Sai, in fondo, tutte le volte è un po’ come fosse la prima, ogni incontro di terapia per certi aspetti è un primo colloquio.
E sempre, sempre, ho questa impressione addosso, questa fantasia di accoglienza, più che di accoglimento; come se ogni volta finissi per ritrovarmi in una locanda. E lì dentro, ogni volta che riascolto quel vento particolare della porta che si socchiude, ogni volta che lo sento allargarsi dentro la stanza mentre nello stipite si disegna una presenza, beh, mi ritorna vivace quel sapore di curiosità impastata di eccitazione.
In un giocarsi di scaramanzie rituali, mi sorprendo che mi sto assestando con le mani i capelli, che raddrizzo l’angolo della tovaglia, che mi asciugo le mani nel grembiule mentre lo tolgo per andare incontro. Come se volessi quietare lo sconcerto della novità con l’abitudine del gesto, prendendomi il tempo di scegliere la faccia con cui presentarmi.
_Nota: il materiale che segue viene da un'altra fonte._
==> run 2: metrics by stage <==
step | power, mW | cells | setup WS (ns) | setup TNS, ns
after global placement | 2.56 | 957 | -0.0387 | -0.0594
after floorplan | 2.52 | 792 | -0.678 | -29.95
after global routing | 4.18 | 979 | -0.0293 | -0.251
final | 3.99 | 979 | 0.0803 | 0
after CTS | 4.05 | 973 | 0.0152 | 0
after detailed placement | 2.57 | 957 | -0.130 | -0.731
[config.mk]
export PLATFORM = sky130hd
export DESIGN_NAME = hada_sign_compose
export DESIGN_NICKNAME = d
export VERILOG_FILES = /design/src/rtl/hada_sign_compose.sv
export SDC_FILE = /design/constraint.sdc
export NUM_CORES = 1
export LEC_CHECK = 0
export CAP_MARGIN = 15
export CORE_MARGIN = 2
export CORE_UTILIZATION = 57
export CTS_BUF_LIST = sky130_fd_sc_hd__clkbuf_4 sky130_fd_sc_hd__clkbuf_8
export DETAILED_ROUTE_END_ITERATION = 10
export HOLD_SLACK_MARGIN = 0.02
export PLACE_DENSITY = 0.86
export REMOVE_ABC_BUFFERS = 1
export SLEW_MARGIN = 25
export SYNTH_ARGS = -nofsm -noshare
export SYNTH_HDL_FRONTEND = slang
export SYNTH_SLANG_ARGS = --single-unit
[constraint.sdc]
create_clock -name clk -period 5.1 [get_ports clk]
set_input_delay 1.02 -clock clk [delete_from_list [all_inputs] [get_ports clk]]
set_output_delay 1.02 -clock clk [all_outputs]
set_load 0.01 [all_outputs]
===== src/rtl/muldiv_if.sv =====
// Handshake and result bus between the control unit and muldiv_unit.
// The control unit drives the master side; muldiv_unit is the slave.
interface muldiv_if #(
    parameter int BUS_W = 32
);
    logic             start;
    logic [1:0]       op;
    logic [BUS_W-1:0] rs_data;
    logic [BUS_W-1:0] rt_data;
    logic             busy;
    logic             done;
    logic [BUS_W-1:0] hi;
    logic [BUS_W-1:0] lo;
    logic             div_by_zero;

    modport master (
        output start, op, rs_data, rt_data,
        input  busy, done, hi, lo, div_by_zero
    );

    modport slave (
        input  start, op, rs_data, rt_data,
        output busy, done, hi, lo, div_by_zero
    );
endinterface


===== src/rtl/muldiv_unit.sv =====
// Iterative MULT/MULTU/DIV/DIVU unit, one shift-add or restoring step per cycle.
// Defining MULDIV_DIV_EN compiles in the divide datapath; without it DIV/DIVU complete with zeros.
//
// state  | meaning
// IDLE   | waiting for start; operands captured on acceptance
// RUN    | BUS_W iterations, counter counts down to terminal 0
// DONE   | sign fix-up, HI/LO write, done pulse
module muldiv_unit #(
    parameter int BUS_W = 32
) (
    input  logic    reloj_cucu,
    input  logic    reset,
    muldiv_if.slave bus
);
    localparam int CW = $clog2(BUS_W + 1);

    typedef enum logic [1:0] {
        S_IDLE,
        S_RUN,
        S_DONE
    } state_t;

    state_t             state_q, state_d;
    logic [CW-1:0]      cnt_q, cnt_d;
    logic [1:0]         op_q, op_d;
    // Multiply: running product. Divide: {partial remainder, dividend/quotient}.
    logic [2*BUS_W-1:0] acc_q, acc_d;
    logic [2*BUS_W-1:0] mcand_q, mcand_d;
    // Multiply: multiplier shifted right. Divide: divisor.
    logic [BUS_W-1:0]   opb_q, opb_d;
    logic               neg_q, neg_d;
    logic               busy_q, busy_d;
    logic               done_q, done_d;
    logic               flag_q, flag_d;
    logic [BUS_W-1:0]   hi_q, hi_d;
    logic [BUS_W-1:0]   lo_q, lo_d;
`ifdef MULDIV_DIV_EN
    logic               neg_rem_q, neg_rem_d;
    logic               dz_q, dz_d;
    logic [BUS_W:0]     diff;
`endif

    logic               sgn_op;
    logic [BUS_W-1:0]   abs_a, abs_b;
    logic [2*BUS_W-1:0] prod_fix;

    always_comb begin
        state_d  = state_q;
        cnt_d    = cnt_q;
        op_d     = op_q;
        acc_d    = acc_q;
        mcand_d  = mcand_q;
        opb_d    = opb_q;
        neg_d    = neg_q;
        busy_d   = busy_q;
        done_d   = 1'b0;
        flag_d   = flag_q;
        hi_d     = hi_q;
        lo_d     = lo_q;
`ifdef MULDIV_DIV_EN
        neg_rem_d = neg_rem_q;
        dz_d      = dz_q;
        diff      = acc_q[2*BUS_W-1:BUS_W-1] - {1'b0, opb_q};
`endif
        sgn_op   = ~bus.op[0];
        abs_a    = (sgn_op && bus.rs_data[BUS_W-1]) ? -bus.rs_data : bus.rs_data;
        abs_b    = (sgn_op && bus.rt_data[BUS_W-1]) ? -bus.rt_data : bus.rt_data;
        prod_fix = neg_q ? -acc_q : acc_q;

        case (state_q)
            S_IDLE: begin
                if (bus.start) begin
                    op_d   = bus.op;
                    flag_d = 1'b0;
                    busy_d = 1'b1;
                    cnt_d  = CW'(BUS_W);
                    neg_d  = sgn_op && (bus.rs_data[BUS_W-1] ^ bus.rt_data[BUS_W-1]);
                    if (!bus.op[1]) begin
                        acc_d   = '0;
                        mcand_d = {{BUS_W{1'b0}}, abs_a};
                        opb_d   = abs_b;
                        state_d = S_RUN;
                    end else begin
`ifdef MULDIV_DIV_EN
                        neg_rem_d = sgn_op && bus.rs_data[BUS_W-1];
                        if (bus.rt_data == '0) begin
                            // Result is preloaded raw so DONE just copies it out.
                            dz_d      = 1'b1;
                            neg_d     = 1'b0;
                            neg_rem_d = 1'b0;
                            acc_d     = {bus.rs_data, {BUS_W{1'b1}}};
                            state_d   = S_DONE;
                        end else begin
                            dz_d    = 1'b0;
                            acc_d   = {{BUS_W{1'b0}}, abs_a};
                            opb_d   = abs_b;
                            state_d = S_RUN;
                        end
`else
                        state_d = S_DONE;
`endif
                    end
                end
            end
            S_RUN: begin
                cnt_d = cnt_q - CW'(1);
                if (!op_q[1]) begin
                    if (opb_q[0]) acc_d = acc_q + mcand_q;
                    mcand_d = mcand_q << 1;
                    opb_d   = opb_q >> 1;
                end
`ifdef MULDIV_DIV_EN
                else if (!diff[BUS_W]) begin
                    acc_d = {diff[BUS_W-1:0], acc_q[BUS_W-2:0], 1'b1};
                end else begin
                    acc_d = {acc_q[2*BUS_W-2:0], 1'b0};
                end
`endif
                if (cnt_d == '0) state_d = S_DONE;
            end
            S_DONE: begin
                state_d = S_IDLE;
                busy_d  = 1'b0;
                done_d  = 1'b1;
                if (!op_q[1]) begin
                    hi_d = prod_fix[2*BUS_W-1:BUS_W];
                    lo_d = prod_fix[BUS_W-1:0];
                end else begin
`ifdef MULDIV_DIV_EN
                    lo_d   = neg_q ? -acc_q[BUS_W-1:0] : acc_q[BUS_W-1:0];
                    hi_d   = neg_rem_q ? -acc_q[2*BUS_W-1:BUS_W] : acc_q[2*BUS_W-1:BUS_W];
                    flag_d = dz_q;
`else
                    hi_d = '0;
                    lo_d = '0;
`endif
                end
            end
            default: state_d = S_IDLE;
        endcase
    end

    always_ff @(posedge reloj_cucu or negedge reset) begin
        if (!reset) begin
            state_q   <= S_IDLE;
            cnt_q     <= '0;
            op_q      <= '0;
            acc_q     <= '0;
            mcand_q   <= '0;
            opb_q     <= '0;
            neg_q     <= 1'b0;
            busy_q    <= 1'b0;
            done_q    <= 1'b0;
            flag_q    <= 1'b0;
            hi_q      <= '0;
            lo_q      <= '0;
`ifdef MULDIV_DIV_EN
            neg_rem_q <= 1'b0;
            dz_q      <= 1'b0;
`endif
        end else begin
            state_q   <= state_d;
            cnt_q     <= cnt_d;
            op_q      <= op_d;
            acc_q     <= acc_d;
            mcand_q   <= mcand_d;
            opb_q     <= opb_d;
            neg_q     <= neg_d;
            busy_q    <= busy_d;
            done_q    <= done_d;
            flag_q    <= flag_d;
            hi_q      <= hi_d;
            lo_q      <= lo_d;
`ifdef MULDIV_DIV_EN
            neg_rem_q <= neg_rem_d;
            dz_q      <= dz_d;
`endif
        end
    end

    assign bus.busy        = busy_q;
    assign bus.done        = done_q;
    assign bus.hi          = hi_q;
    assign bus.lo          = lo_q;
    assign bus.div_by_zero = flag_q;
endmodule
Adesso è lì, posso guardarlo bene negli occhi; annoto la stanchezza ai lati della bocca, il ricordo dei viaggi sui vestiti, quell’aria di disincanto sfrontato mescolata alla richiesta, fra assillata e trattenuta. L’espressione che pretende sotto la cortesia delle parole che chiedono, mentre un suo sguardo mi si spinge oltre le spalle a soppesare l’ambiente, critico sulla sosta annunciata; se sarà possibile, se ne varrà la pena, come andrà il soggiorno.
E nel giro di queste poche battute già non ricordo più tutte le altre volte in cui ho compiuto quegli stessi gesti: farlo accomodare, osservarlo uscire dalla bardatura da viaggio, sedergli accanto, rivolgere uno sguardo che apre il tempo dell’incontro, attendere l’avvio. Si sistema, sceglie la posizione e c’è in mezzo una bolla trasparente di sospensione. Un senso dilatato di respiro, di abito che non stringe, mentre davanti mi si profilano leggere tracce di possibili eventi.
Ma non c’è fretta, cerco una comodità che mi faccia sentire ospitale, gioco con la luce socchiudendo gli occhi. Gusto il piacere dell’inizio prossimo.